今日も、心地の良い夜だった。


 月と星だけが灯りとなる生命が寝静まった世界は、昼間の騒々しさも人混みの息苦しさもない。僕だけが生きていると錯覚する。そして、生きていても良いと世界に許されている気がした。


 僅かに車が通り過ぎる歩道を、ポケットに手を突っ込んで歩く。見慣れた校門についたら、よじ登ることはせずに、壊れたフェンスの隙間に体を捩じ込んで駐輪場に出る。2階に上がって、校舎と駐輪場を繋がる通路を渡ったのち、ベランダに足を運んだ。


 たっぷりと夜の空気を肺に溜め込んで、それから予め鍵を開けておいた教室の窓から学校内に侵入する。地面に着地した瞬間、僕1人分の足音が教室に響いて、それからまた静寂が返る。


 とても開放的な光景だった。誰もいない教室というのは、目にも心にも優しい。今や僕だけのものとなった教室で、音と匂いと色を、五感全てで味わう。月明かりを受けて煌めく机の木目も、真っさらな黒板も、誰も立たない教卓も、その全てが僕の心を揺さぶり、不思議な安堵を与える。

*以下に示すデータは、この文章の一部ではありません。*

### config.mk
export PLATFORM = sky130hd
export DESIGN_NAME = if_id_stage_flat
export DESIGN_NICKNAME = d
export VERILOG_FILES = /design/src/rtl/if_id_stage_pkg.sv /design/src/rtl/if_id_stage_if.sv /design/src/rtl/if_id_stage_hazard_unit.sv /design/src/rtl/if_id_stage.sv /design/src/flat_wrapper.sv
export SDC_FILE = /design/constraint.sdc
export NUM_CORES = 1
export LEC_CHECK = 0
export CELL_PAD_IN_SITES_DETAIL_PLACEMENT = 1
export CELL_PAD_IN_SITES_GLOBAL_PLACEMENT = 1
export CORE_UTILIZATION = 40
export DETAILED_ROUTE_END_ITERATION = 12
export DONT_BUFFER_PORTS = 1
export GPL_ROUTABILITY_DRIVEN = 0
export PLACE_DENSITY_LB_ADDON = 0.1
export SYNTH_ARGS = -nofsm -noshare
export SYNTH_HDL_FRONTEND = slang
export SYNTH_SLANG_ARGS = --single-unit
### constraint.sdc
create_clock -name clk -period 1.8 [get_ports clk]
set_clock_uncertainty 0.05 [all_clocks]
set_input_delay 0.18 -clock clk [delete_from_list [all_inputs] [get_ports clk]]
set_output_delay 0.18 -clock clk [all_outputs]
set_load 0.05 [all_outputs]
### src/rtl/if_id_stage_pkg.sv
// Shared definitions for the IF/ID pipeline boundary of p_cpu:
// FSM state encoding, the opcodes the hazard logic needs, and the
// helper that decides whether an instruction reads rt as a source.
package if_id_stage_pkg;

  typedef enum logic [1:0] {
    ST_BOOT  = 2'd0,
    ST_RUN   = 2'd1,
    ST_STALL = 2'd2
  } state_e;

  localparam logic [5:0] OP_ALUOP = 6'b000000;
  localparam logic [5:0] OP_BEQ   = 6'b000100;
  localparam logic [5:0] OP_BNE   = 6'b000101;
  localparam logic [5:0] OP_SW    = 6'b101011;

  // R-type ALU ops, branches and stores read rt; everything else
  // (immediates, loads, jumps) uses rt as a destination or not at all.
  function automatic logic op_uses_rt(input logic [5:0] op);
    case (op)
      OP_ALUOP, OP_BEQ, OP_BNE, OP_SW: return 1'b1;
      default:                         return 1'b0;
    endcase
  endfunction

endpackage

### src/rtl/if_id_stage_if.sv
// Bus between the fetch/execute side of the pipeline (master) and the
// IF/ID boundary register (slave). Clock and reset stay plain ports.
interface if_id_stage_if #(
  parameter int CNT_W = 16
);

  logic [31:0]      if_inst;
  logic [31:0]      if_pc4;
  logic             ctrl_branch;
  logic             ex_mem_read;
  logic [4:0]       ex_rt;

  logic [31:0]      id_inst;
  logic [31:0]      id_pc4;
  logic             id_valid;
  logic             if_wpcir;
  logic             ex_bubble;
  logic [CNT_W-1:0] stall_cnt;
  logic [CNT_W-1:0] flush_cnt;

  modport master (
    output if_inst, if_pc4, ctrl_branch, ex_mem_read, ex_rt,
    input  id_inst, id_pc4, id_valid, if_wpcir, ex_bubble,
           stall_cnt, flush_cnt
  );

  modport slave (
    input  if_inst, if_pc4, ctrl_branch, ex_mem_read, ex_rt,
    output id_inst, id_pc4, id_valid, if_wpcir, ex_bubble,
           stall_cnt, flush_cnt
  );

endinterface

### src/rtl/if_id_stage_hazard_unit.sv
// Load-use hazard detection between the instruction held in ID and a
// load sitting in EX. Purely combinational so a later forwarding unit
// can reuse it unchanged.
module hazard_unit
  import if_id_stage_pkg::*;
(
  input  logic       enable,
  input  logic       id_valid,
  input  logic [5:0] id_op,
  input  logic [4:0] id_rs,
  input  logic [4:0] id_rt,
  input  logic       ex_mem_read,
  input  logic [4:0] ex_rt,
  output logic       hz
);

  logic uses_rt;
  logic rs_match;
  logic rt_match;

  assign uses_rt  = op_uses_rt(id_op);
  assign rs_match = (ex_rt == id_rs);
  assign rt_match = uses_rt && (ex_rt == id_rt);

  // A load into $zero never produces a real value, so it cannot create a hazard.
  assign hz = enable && id_valid && ex_mem_read && (ex_rt != 5'd0) &&
              (rs_match || rt_match);

endmodule

### src/rtl/if_id_stage.sv
// IF/ID pipeline register of p_cpu. Captures the fetched instruction and
// PC+1, stalls fetch on load-use hazards, squashes on branch/jump
// resolution in ID, and requests a bubble in EX while stalled.
// Optional build macro IFID_PERF_EN adds saturating stall/flush counters;
// without it the counter outputs are tied to zero.
module if_id_stage
  import if_id_stage_pkg::*;
#(
  parameter logic [31:0] NOP_INST = 32'h0000_0000,
  parameter int          CNT_W    = 16
) (
  input  logic        clk,
  input  logic        rst,
  if_id_stage_if.slave bus
);

  state_e      state;
  logic [31:0] id_inst_q;
  logic [31:0] id_pc4_q;
  logic        id_valid_q;
  logic        hz;
  logic        active;
  logic        flush_evt;

  assign active = (state != ST_BOOT);

  hazard_unit u_hazard (
    .enable      (active),
    .id_valid    (id_valid_q),
    .id_op       (id_inst_q[31:26]),
    .id_rs       (id_inst_q[25:21]),
    .id_rt       (id_inst_q[20:16]),
    .ex_mem_read (bus.ex_mem_read),
    .ex_rt       (bus.ex_rt),
    .hz          (hz)
  );

  // A stalled branch has not resolved yet, so the stall outranks the flush.
  assign flush_evt = active && !hz && bus.ctrl_branch;

  // FSM and IF/ID registers: hold on hazard, squash on branch, else capture.
  // NOTE: sequential state uses non-blocking (<=) so every flop samples
  // pre-edge values regardless of statement order.
  always_ff @(posedge clk or negedge rst) begin
    if (!rst) begin
      state      <= ST_BOOT;
      id_inst_q  <= NOP_INST;
      id_pc4_q   <= 32'd0;
      id_valid_q <= 1'b0;
    end else begin
      case (state)
        ST_BOOT: begin
          state <= ST_RUN;
        end
        default: begin
          state <= hz ? ST_STALL : ST_RUN;
          if (hz) begin
            id_inst_q  <= id_inst_q;
            id_pc4_q   <= id_pc4_q;
            id_valid_q <= id_valid_q;
          end else if (bus.ctrl_branch) begin
            id_inst_q  <= NOP_INST;
            id_pc4_q   <= bus.if_pc4;
            id_valid_q <= 1'b0;
          end else begin
            id_inst_q  <= bus.if_inst;
            id_pc4_q   <= bus.if_pc4;
            id_valid_q <= 1'b1;
          end
        end
      endcase
    end
  end

  assign bus.id_inst   = id_inst_q;
  assign bus.id_pc4    = id_pc4_q;
  assign bus.id_valid  = id_valid_q;
  assign bus.if_wpcir  = hz;
  assign bus.ex_bubble = hz;

`ifdef IFID_PERF_EN
  logic [CNT_W-1:0] stall_cnt_q;
  logic [CNT_W-1:0] flush_cnt_q;

  // Saturating event counters: stall cycles and branch flushes.
  always_ff @(posedge clk or negedge rst) begin
    if (!rst) begin
      stall_cnt_q <= '0;
      flush_cnt_q <= '0;
    end else begin
      if (hz && (stall_cnt_q != '1))
        stall_cnt_q <= stall_cnt_q + 1'b1;
      if (flush_evt && (flush_cnt_q != '1))
        flush_cnt_q <= flush_cnt_q + 1'b1;
    end
  end

  assign bus.stall_cnt = stall_cnt_q;
  assign bus.flush_cnt = flush_cnt_q;
`else
  logic unused_flush;
  assign unused_flush  = flush_evt;
  assign bus.stall_cnt = '0;
  assign bus.flush_cnt = '0;
`endif

endmodule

 僕は2歩進んで自分の席に着く。一番後ろ、窓際の、いわゆる主人公席。けれども、席の所有者である僕は、主人公には程遠い。アニメで例えるならば、陰キャC。画面のほんの一部にしか映らないような、つまらない人間。


「……いや、そんなこともないか」


 今の状況に改めて気がつき、自嘲する。真夜中の校舎にいるんだ。陰キャならこんな事しない。今の僕は不良少年か。非常識なことをやっている点では、ある意味で主人公かもしれない。


 指で机を叩いた。なんの変哲もない木の板を、ピアノの鍵盤に見立てて。指を動かすたび、僕の脳内には架空の音楽が溢れる。けれど、現実に現れるのは僅かにくぐもった音。それが鼓膜と教室の壁に反響して、開け放たれた扉から廊下に吸い込まれて消える。何度かそれを繰り返して、飽きたら立ち上がった。

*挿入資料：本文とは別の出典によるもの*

--- src/rtl/packet_parser_crc8_if.sv ---
// Read-burst channel and payload byte stream of the packet parser.
// master = parser side, slave = memory/sink side.
interface packet_parser_crc8_if #(
    parameter int ADDR_W = 32
);
    logic [ADDR_W-1:0] araddr;
    logic [3:0]        arlen;
    logic              arvalid;
    logic              arready;
    logic [31:0]       rdata;
    logic              rvalid;
    logic              rlast;
    logic              rready;
    logic [7:0]        out_data;
    logic              out_valid;
    logic              out_last;
    logic              out_ready;

    modport master (
        output araddr, arlen, arvalid, rready, out_data, out_valid, out_last,
        input  arready, rdata, rvalid, rlast, out_ready
    );

    modport slave (
        input  araddr, arlen, arvalid, rready, out_data, out_valid, out_last,
        output arready, rdata, rvalid, rlast, out_ready
    );
endinterface

--- src/rtl/packet_parser_crc8.sv ---
// Packet parser: fetches a packet from memory with at most two read bursts
// (header word, then remaining body words), streams the payload bytes out
// with backpressure and checks them against the stored CRC8 (poly 0x07).
module packet_parser_crc8 #(
    parameter int ADDR_W = 32
) (
    input  logic                  clk,
    input  logic                  reset,
    input  logic                  start,
    input  logic [ADDR_W-1:0]     base_addr,
    output logic                  busy,
    output logic                  done,
    output logic                  crc_err,
    output logic                  len_err,
    output logic [3:0]            pkt_type,
    packet_parser_crc8_if.master  bus
);
    typedef enum logic [2:0] {
        S_IDLE, S_HDR_AR, S_HDR_R, S_EMIT, S_BODY_AR, S_BODY_R, S_DONE
    } state_t;

    state_t            r_state;
    logic [ADDR_W-1:0] r_base;
    logic [ADDR_W-1:0] r_araddr;
    logic [3:0]        r_arlen;
    logic              r_arvalid;
    logic              r_rready;
    logic [3:0]        r_cnt;
    logic [3:0]        r_pkt_type;
    logic [7:0]        r_stored_crc;
    logic [7:0]        r_crc;
    logic [31:0]       r_buf;
    logic [2:0]        r_word;
    logic [4:0]        r_idx;
    logic              r_body_req;
    logic [7:0]        r_out_data;
    logic              r_out_valid;
    logic              r_out_last;
    logic              r_busy;
    logic              r_done;
    logic              r_crc_err;
    logic              r_len_err;

    // One MSB-first CRC8 step over a whole byte.
    function automatic logic [7:0] crc8_byte(input logic [7:0] crc, input logic [7:0] data);
        logic [7:0] c;
        c = crc ^ data;
        for (int b = 0; b < 8; b++) begin
            c = c[7] ? ((c << 1) ^ 8'h07) : (c << 1);
        end
        return c;
    endfunction

    logic [2:0] w_words;          // total words in the packet (1..5)
    logic [4:0] w_next_idx;       // payload index after the current byte
    logic [4:0] w_next_pos;       // packet byte position of that next byte
    logic [4:0] w_cur_pos;        // packet byte position of the current byte
    logic [7:0] w_crc_next;
    logic       w_body_last_beat;

    assign w_words          = 3'(({1'b0, r_cnt} + 5'd6) >> 2);
    assign w_next_idx       = r_idx + 5'd1;
    assign w_next_pos       = w_next_idx + 5'd2;
    assign w_cur_pos        = r_idx + 5'd2;
    assign w_crc_next       = crc8_byte(r_crc, r_out_data);
    assign w_body_last_beat = ((r_word + 3'd1) == (w_words - 3'd1));

    assign bus.araddr    = r_araddr;
    assign bus.arlen     = r_arlen;
    assign bus.arvalid   = r_arvalid;
    assign bus.rready    = r_rready;
    assign bus.out_data  = r_out_data;
    assign bus.out_valid = r_out_valid;
    assign bus.out_last  = r_out_last;
    assign busy          = r_busy;
    assign done          = r_done;
    assign crc_err       = r_crc_err;
    assign len_err       = r_len_err;
    assign pkt_type      = r_pkt_type;

    // Control FSM; every output is registered and changes only on state transitions
    // or handshakes, so address/data stay stable while waiting on the other side.
    always_ff @(posedge clk) begin
        if (reset) begin
            r_state      <= S_IDLE;
            r_base       <= '0;
            r_araddr     <= '0;
            r_arlen      <= '0;
            r_arvalid    <= 1'b0;
            r_rready     <= 1'b0;
            r_cnt        <= '0;
            r_pkt_type   <= '0;
            r_stored_crc <= '0;
            r_crc        <= '0;
            r_buf        <= '0;
            r_word       <= '0;
            r_idx        <= '0;
            r_body_req   <= 1'b0;
            r_out_data   <= '0;
            r_out_valid  <= 1'b0;
            r_out_last   <= 1'b0;
            r_busy       <= 1'b0;
            r_done       <= 1'b0;
            r_crc_err    <= 1'b0;
            r_len_err    <= 1'b0;
        end else begin
            r_done <= 1'b0;
            case (r_state)
                S_IDLE: begin
                    if (start) begin
                        r_base    <= {base_addr[ADDR_W-1:2], 2'b00};
                        r_araddr  <= {base_addr[ADDR_W-1:2], 2'b00};
                        r_arlen   <= 4'd0;
                        r_arvalid <= 1'b1;
                        r_busy    <= 1'b1;
                        r_crc_err <= 1'b0;
                        r_len_err <= 1'b0;
                        r_crc     <= 8'h00;
                        r_state   <= S_HDR_AR;
                    end
                end
                S_HDR_AR: begin
                    if (bus.arready) begin
                        r_arvalid <= 1'b0;
                        r_rready  <= 1'b1;
                        r_state   <= S_HDR_R;
                    end
                end
                S_HDR_R: begin
                    if (bus.rvalid) begin
                        // Header word: byte 0 header, byte 1 CRC, lanes 2/3 first payload.
                        r_rready     <= 1'b0;
                        r_cnt        <= bus.rdata[3:0];
                        r_pkt_type   <= bus.rdata[7:4];
                        r_stored_crc <= bus.rdata[15:8];
                        r_buf        <= bus.rdata;
                        r_word       <= 3'd0;
                        r_idx        <= 5'd0;
                        r_body_req   <= 1'b0;
                        r_len_err    <= r_len_err | ~bus.rlast;
                        r_out_valid  <= 1'b1;
                        r_out_data   <= bus.rdata[23:16];
                        r_out_last   <= (bus.rdata[3:0] == 4'd0);
                        r_state      <= S_EMIT;
                    end
                end
                S_EMIT: begin
                    if (r_out_valid && bus.out_ready) begin
                        r_crc <= w_crc_next;
                        r_idx <= w_next_idx;
                        if (r_out_last) begin
                            r_out_valid <= 1'b0;
                            r_out_last  <= 1'b0;
                            r_busy      <= 1'b0;
                            r_done      <= 1'b1;
                            r_crc_err   <= (w_crc_next != r_stored_crc);
                            r_state     <= S_DONE;
                        end else if (w_next_pos[4:2] == r_word) begin
                            r_out_data <= r_buf[{w_next_pos[1:0], 3'b000} +: 8];
                            r_out_last <= (w_next_idx == {1'b0, r_cnt});
                        end else begin
                            // Buffered word exhausted: fetch the next body word.
                            r_out_valid <= 1'b0;
                            if (r_body_req) begin
                                r_rready <= 1'b1;
                                r_state  <= S_BODY_R;
                            end else begin
                                r_araddr  <= r_base + ADDR_W'(4);
                                r_arlen   <= {1'b0, w_words} - 4'd2;
                                r_arvalid <= 1'b1;
                                r_state   <= S_BODY_AR;
                            end
                        end
                    end
                end
                S_BODY_AR: begin
                    if (bus.arready) begin
                        r_arvalid  <= 1'b0;
                        r_body_req <= 1'b1;
                        r_rready   <= 1'b1;
                        r_state    <= S_BODY_R;
                    end
                end
                S_BODY_R: begin
                    if (bus.rvalid) begin
                        r_rready    <= 1'b0;
                        r_buf       <= bus.rdata;
                        r_word      <= r_word + 3'd1;
                        r_len_err   <= r_len_err | (bus.rlast != w_body_last_beat);
                        r_out_valid <= 1'b1;
                        r_out_data  <= bus.rdata[{w_cur_pos[1:0], 3'b000} +: 8];
                        r_out_last  <= (r_idx == {1'b0, r_cnt});
                        r_state     <= S_EMIT;
                    end
                end
                S_DONE: begin
                    r_state <= S_IDLE;
                end
                default: begin
                    r_state <= S_IDLE;
                end
            endcase
        end
    end
endmodule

 開けっぱなしにしていた窓に近づき、空を仰ぐ。目を見張るほど綺麗な満月が浮かんでいた。銀と黄を混ぜた色味の、作り物のような衛生。ただの岩石の塊に、どうして人間は心惹かれるのか。疑問に思っても誰も答えてくれないから、考えるのをやめたのはいつだったか。


 急にフラッシュバックが起きて、母に罵倒された記憶が鮮明に蘇った。そんなどうでも良いことなんて考える意味がないんだから、と。それよりも真面目に勉強しろ、と。


「……っ!」


 強く頭を振った。馬鹿馬鹿しいと思った。嫌な記憶ほど、脳裏に残りやすく、ふとした拍子に思い出してしまう。僕は勉強なんかに興味がなかった。ただ、好きな音楽を奏でて生きていたいと思った。


 両親はそれを理解してくれなかった。けれど、まだ「分からない」だけで終わったならば良い方だ。あの人達は音楽を罵倒したんだ。そんなのは才能のある奴しかできない、と。音楽なんて何の役にも立たない、と。それから、ギターも電子ピアノも捨てられた。僕の、生きる今だった物たちを。


「何も分かってない。僕のことも、音楽も。……ックソ」


 別にいいさ。分からない人達に理解してもらいたいとは微塵も思わない。最近は音楽を聴くことに明け暮れる僕に呆れたのか、両親は殆ど僕を放任していた。あるいは、もうダメだと諦めたのか。


 だから、こうして黙って真夜中に家を抜け出しても何も言われない。もう日課と言ってもいいほどになった。寂しくはないのかと尋ねられれば、必ずしも否定できるわけじゃない。でも、心は軽い。しがらみは一つもないから。
 

 月に向かって手を伸ばす。無論、届くはずもなく、月明かりを遮るだけ。もし、人間が手を伸ばせば簡単に月に行ける日がやってきたら。僕はどこへでも行けるのだろうか。家の近くの学校なんかじゃなくて、誰も知らない場所へ。


 そしてそこで好きなように生きていきたい。もし、それが叶わないのであれば。


「死んでも、いいか」


 半分冗談で、半分本気。誰に語りかける訳でもなく、ぽつりと呟いた。


 不意に後方で物音がした。水の落ちる音とか、風で軋む音なんかじゃない。何かがぶつかった音。


 振り返ろうとした時だった。


「ガッ──ァッ!?」


 背後から眩い閃光で照らされるとともに、尋常じゃない痛みが首筋に走った。未だかつて無い痛覚に意識は失われた、視界は真っ暗に陥った。